Elmira stopped by, “Linda, how can I know if God wants me to succeed at being a real estate agent? I’m just helping me friends sell their home and now all the potential buyers are referring me to their friends. Is this God’s way of providing? Or Satan’s way of interrupting my life? How can I know for sure it is from God?” My role? Speaking truth, praying, career counseling, encouraging, asking the obvious questions and loving.
One of our church leaders stopped by to ask, “Linda, you know Ainur at church, right? She seems to be spiritual, but she said she needs help growing and doesn’t have any ministry. What do you think about her hosting a small group in her home? Surely that is something that she could do. What other options are there for her right now?” My role? Teacher, advisor, counselor and maybe mentor to someone new.
Leonid came in late. “We have just been to see the doctors. My wife’s heart is pretty much blown out, it seems all four of values aren’t closing. No wonder she is always tired, she just never gets enough oxygen in her system. But she does not want to miss work and rest. Tomorrow more tests, and then probably she will be going in the hospital. But she would rather just work. How do I get her to take care of herself?” My role? Praying, praying, praying, and offering friendly words of advice like, ‘Why don’t you just go home and be with her right now and play checkers?’

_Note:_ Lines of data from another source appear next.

### config.mk
export PLATFORM = sky130hd
export DESIGN_NAME = pac_top
export DESIGN_NICKNAME = d
export VERILOG_FILES = /design/src/rtl/pac_pkg.sv /design/src/rtl/pac_edge_if.sv /design/src/rtl/pac_pin_sync.sv /design/src/rtl/pac_top.sv
export VERILOG_INCLUDE_DIRS = /design/src /design/src/rtl
export SDC_FILE = /design/constraint.sdc
export NUM_CORES = 1
export LEC_CHECK = 0
export ABC_AREA = 1
export BUFFER_PORTS_ARGS = -buffer_cell sky130_fd_sc_hd__buf_2
export CAP_MARGIN = 30
export CORE_MARGIN = 3
export CORE_UTILIZATION = 36
export DETAILED_ROUTE_END_ITERATION = 6
export GPL_TIMING_DRIVEN = 1
export HOLD_SLACK_MARGIN = 0.08
export SETUP_SLACK_MARGIN = 0.2
export SYNTH_ARGS = -nofsm -noshare
export SYNTH_HDL_FRONTEND = slang
export SYNTH_SLANG_ARGS = --single-unit
### constraint.sdc
create_clock -name i_ref_clk -period 2 [get_ports i_ref_clk]
set_input_delay 0.2 -clock i_ref_clk [delete_from_list [all_inputs] [get_ports i_ref_clk]]
set_output_delay 0.2 -clock i_ref_clk [all_outputs]
set_load 0.05 [all_outputs]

Mimi called, “Linda, my teacher said it would be a good idea for you to be part of my Kazak lessons – maybe help us both. And you know I would like to have a small group of ladies, the not-so-young set, to meet with – both to practice my Kazak and also as outreach. And, well, my mission has told me I need a local accountability partner since I’m alone here. Will you be my accountability partner? And can you help me with my small group?” My role? Well, now I’m committed to helping with another group and being an accountability partner for Mimi, asking the hard questions, asking the easy questions, and mostly just being there for her.
And that is probably my biggest role right now in this time of change – just being there. I’m no rock to be compared with Jesus. But I can be there, adding some stability amidst the uncertain times, being an encouraging presence when stress surrounds others. And more than just a bump on a log, I can pray, teach, offer advice, encourage, walk with someone, or sit and listen. I can ask questions, and ever so occasionally even provide answers. More than anything, I can point people to Jesus, Our Rock.

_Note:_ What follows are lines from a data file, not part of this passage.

`src/pkg/afe_irq_params.svh`:
```
// Purpose: Offsets, bit positions and reset values of the flag block
// Assumes: Included by bare name wherever the numbers are needed
// Notes:   Definitions only
`ifndef AFE_IRQ_PARAMS_SVH
`define AFE_IRQ_PARAMS_SVH

`define IRQF_ADDR_W        16
`define IRQF_DATA_W        32
`define IRQF_BANK0_OFS     16'h3010
`define IRQF_BANK1_OFS     16'h3014
`define IRQF_GEN_OFS       16'h209C
`define IRQF_GEN_RST       32'h0000_0010
`define IRQF_BANK_RST      13'h0000
`define IRQF_NUM_FLAGS     13
`define IRQF_NUM_CUSTOM    4
`define IRQF_BIT_ADC_RDY   0
`define IRQF_BIT_DFT       1
`define IRQF_BIT_SINC2     2
`define IRQF_BIT_TEMP      3
`define IRQF_BIT_MIN       4
`define IRQF_BIT_MAX       5
`define IRQF_BIT_DELTA     6
`define IRQF_BIT_MEAN      7
`define IRQF_BIT_VAR       8
`define IRQF_BIT_CUSTOM0   9
`define IRQF_BIT_CUSTOM3   12

`endif

```
`src/pkg/afe_irq_pkg.sv`:
```
// Purpose: Shared types of the interrupt flag block
// Assumes: Nothing is imported; users write afe_irq_pkg::name
// Notes:   Widths come from the params header
`include "afe_irq_params.svh"

package afe_irq_pkg;

	typedef logic [`IRQF_NUM_FLAGS-1:0] flag_vec_t;

	typedef struct packed {
		flag_vec_t flags;
	} bank_state_s;

endpackage

```
`src/pkg/flag_bank_if.sv`:
```
// Purpose: Carries set, clear and flag vectors to one flag bank
// Assumes: One clock shared by both ends
// Notes:   ctl side is the controller, bank side holds the flags
`timescale 1ns/10ps

interface flag_bank_if;
	afe_irq_pkg::flag_vec_t set;
	afe_irq_pkg::flag_vec_t clr;
	afe_irq_pkg::flag_vec_t flags;

	modport bank (input set, input clr, output flags);
	modport ctl  (output set, output clr, input flags);
endinterface

```
`src/design/afe_interrupt_flags_custom_gen.sv`:
```
// Purpose: Lower interrupt status flags and custom interrupt generator
// Assumes: All event, sequencer and host ports come from clk_i logic
// Notes:   Limit registers and clear logic sit outside this block
//
// How it works
// - Bits 9-12 show custom interrupts 0-3
// - Bits 0-3, 7, 8 flag result events
// - Bit 6 sticks on large step between results
// - Bit 5 sets on result above upper limit
// - Bit 4 sticks on result below lower limit
// - Host writes never change the generator register
// - Sequencer writing one triggers that custom interrupt
// - Generator resets 0x10, upper field read-only
// - Two flag banks, reset zero, host read-only
`timescale 1ns/10ps
`include "afe_irq_params.svh"

module afe_interrupt_flags_custom_gen #(
	parameter int ADC_W = 16
) (
	input  wire logic                       clk_i,
	input  wire logic                       rst_n_i,
	input  wire logic                       adc_result_ready_i,
	input  wire logic                       dft_result_i,
	input  wire logic                       sinc2_ready_i,
	input  wire logic                       temperature_result_i,
	input  wire logic                       mean_event_i,
	input  wire logic                       variance_event_i,
	input  wire logic                       adc_valid_i,
	input  wire logic [ADC_W-1:0]           adc_data_i,
	input  wire logic [ADC_W-1:0]           adc_lower_limit_i,
	input  wire logic [ADC_W-1:0]           adc_upper_limit_i,
	input  wire logic [ADC_W-1:0]           adc_step_limit_i,
	input  wire logic                       seq_wr_i,
	input  wire logic [`IRQF_ADDR_W-1:0]    seq_addr_i,
	input  wire logic [`IRQF_DATA_W-1:0]    seq_wdata_i,
	input  wire logic                       host_wr_i,
	input  wire logic                       host_rd_i,
	input  wire logic [`IRQF_ADDR_W-1:0]    host_addr_i,
	input  wire afe_irq_pkg::flag_vec_t     bank0_clear_i,
	input  wire afe_irq_pkg::flag_vec_t     bank1_clear_i,
	output wire afe_irq_pkg::flag_vec_t     irq_status_bank_0_o,
	output wire afe_irq_pkg::flag_vec_t     irq_status_bank_1_o,
	output wire logic [`IRQF_DATA_W-1:0]    host_rdata_o,
	output wire logic                       host_rvalid_o
);

	localparam int NUM_BANKS = 2;

	if (ADC_W < 2 || ADC_W > 31) begin : g_bad_width
		$error("ADC_W must lie between 2 and 31");
	end

	typedef struct packed {
		logic [`IRQF_NUM_CUSTOM-1:0] gen;
		logic [ADC_W-1:0]            prev;
		logic                        prev_ok;
		logic [`IRQF_DATA_W-1:0]     rdata;
		logic                        rvalid;
	} main_state_s;

	localparam main_state_s ST_RST = '{
		gen:     '0,
		prev:    '0,
		prev_ok: 1'b0,
		rdata:   '0,
		rvalid:  1'b0
	};

	main_state_s             st_r;
	main_state_s             st_nxt;
	afe_irq_pkg::flag_vec_t  ev;
	afe_irq_pkg::flag_vec_t  clr_arr   [NUM_BANKS];
	afe_irq_pkg::flag_vec_t  flags_arr [NUM_BANKS];
	logic                    gen_wr;
	logic [ADC_W-1:0]        step;

	// Host reads of the generator return the reset pattern plus live bits;
	// the host is not meant to trust them anyway
	function automatic logic [`IRQF_DATA_W-1:0] read_mux(
		input logic [`IRQF_ADDR_W-1:0]     addr,
		input afe_irq_pkg::flag_vec_t      f0,
		input afe_irq_pkg::flag_vec_t      f1,
		input logic [`IRQF_NUM_CUSTOM-1:0] gen
	);
		logic [`IRQF_DATA_W-1:0] res;
		res = '0;
		unique case (addr)
			`IRQF_BANK0_OFS: res = {19'h0, f0};
			`IRQF_BANK1_OFS: res = {19'h0, f1};
			`IRQF_GEN_OFS:   res = `IRQF_GEN_RST | {28'h0, gen};
			default:         res = '0;
		endcase
		return res;
	endfunction

	// Only the sequencer port can reach the generator
	assign gen_wr = seq_wr_i && (seq_addr_i == `IRQF_GEN_OFS);

	assign step = (adc_data_i >= st_r.prev) ? adc_data_i - st_r.prev
	                                        : st_r.prev - adc_data_i;

	always_comb begin
		ev = '0;
		ev[`IRQF_BIT_ADC_RDY] = adc_result_ready_i;
		ev[`IRQF_BIT_DFT]     = dft_result_i;
		ev[`IRQF_BIT_SINC2]   = sinc2_ready_i;
		ev[`IRQF_BIT_TEMP]    = temperature_result_i;
		ev[`IRQF_BIT_MEAN]    = mean_event_i;
		ev[`IRQF_BIT_VAR]     = variance_event_i;
		ev[`IRQF_BIT_MIN]     = adc_valid_i
		                        && (adc_data_i < adc_lower_limit_i);
		ev[`IRQF_BIT_MAX]     = adc_valid_i
		                        && (adc_data_i > adc_upper_limit_i);
		// The first result after reset has no neighbour to compare with
		ev[`IRQF_BIT_DELTA]   = adc_valid_i && st_r.prev_ok
		                        && (step > adc_step_limit_i);
		// Writing zero leaves a custom flag alone
		ev[`IRQF_BIT_CUSTOM3:`IRQF_BIT_CUSTOM0] =
			gen_wr ? seq_wdata_i[`IRQF_NUM_CUSTOM-1:0] : '0;
	end

	always_comb begin
		st_nxt = st_r;
		// Trigger bits live for one cycle; host writes are ignored
		st_nxt.gen = gen_wr ? seq_wdata_i[`IRQF_NUM_CUSTOM-1:0]
		                    : '0;
		if (adc_valid_i) begin
			st_nxt.prev    = adc_data_i;
			st_nxt.prev_ok = 1'b1;
		end
		st_nxt.rvalid = host_rd_i;
		if (host_rd_i) begin
			st_nxt.rdata = read_mux(host_addr_i, flags_arr[0],
			                        flags_arr[1], st_r.gen);
		end
	end

	always_ff @(posedge clk_i or negedge rst_n_i) begin
		if (!rst_n_i) begin
			st_r <= ST_RST;
		end else begin
			st_r <= st_nxt;
		end
	end

	assign clr_arr[0] = bank0_clear_i;
	assign clr_arr[1] = bank1_clear_i;

	for (genvar g = 0; g < NUM_BANKS; g++) begin : g_bank
		flag_bank_if fb ();
		assign fb.set       = ev;
		assign fb.clr       = clr_arr[g];
		assign flags_arr[g] = fb.flags;
		irq_flag_bank irq_flag_bank_inst (
			.clk_i   (clk_i),
			.rst_n_i (rst_n_i),
			.bus     (fb.bank)
		);
	end

	assign irq_status_bank_0_o = flags_arr[0];
	assign irq_status_bank_1_o = flags_arr[1];
	assign host_rdata_o        = st_r.rdata;
	assign host_rvalid_o       = st_r.rvalid;
endmodule

```
`src/design/irq_flag_bank.sv`:
```
// Purpose: One bank of sticky interrupt status flags
// Assumes: Set and clear pulses come from logic on clk_i
// Notes:   Set wins over a clear in the same cycle
`timescale 1ns/10ps
`include "afe_irq_params.svh"

module irq_flag_bank (
	input  wire logic  clk_i,
	input  wire logic  rst_n_i,
	flag_bank_if.bank  bus
);

	afe_irq_pkg::bank_state_s st_r;
	afe_irq_pkg::bank_state_s st_nxt;

	always_comb begin
		st_nxt = st_r;
		// Hold until cleared, and a late event is never lost
		st_nxt.flags = (st_r.flags & ~bus.clr) | bus.set;
	end

	always_ff @(posedge clk_i or negedge rst_n_i) begin
		if (!rst_n_i) begin
			st_r.flags <= `IRQF_BANK_RST;
		end else begin
			st_r <= st_nxt;
		end
	end

	assign bus.flags = st_r.flags;
endmodule

```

And what will tomorrow bring? Maybe more of the same. Maybe it will be a quiet day when I can focus on e-mail, newsletters or our blogs.
Please pray for the people here in Central Asia. The financial crisis here is much the same as you see stateside, except that here people remember the complete financial failure surrounding the time of independence from the Soviet Union just 17 years ago and are a bit more paranoid. Maybe with good cause. And in parallel is the withdrawal of financial support from many ministry organizations, as organizations wrestle with issues of creating dependency. Pray that those affected will find the types of work they need and not feel defeated by the situation. And pray for those who are asking for my counsel, that they would hear truth and see answers from Jesus.
Please pray for our brothers and sisters in the closed countries of Central Asia who are under the constant stress of persecution. Pray for boldness and calmness, and deep roots of faith that cannot be shaken. Pray that the people of Central Asia will become more open to the gospel, that the believers of Central Asia will be active in sharing their faith, and that the church of Central Asia will take root and grow.
And pray for me, that I would be bold and proclaim the truth of the gospel fearlessly. And that I would be patient and understanding in the process. And please continue to pray that I could speak the Kazakh language.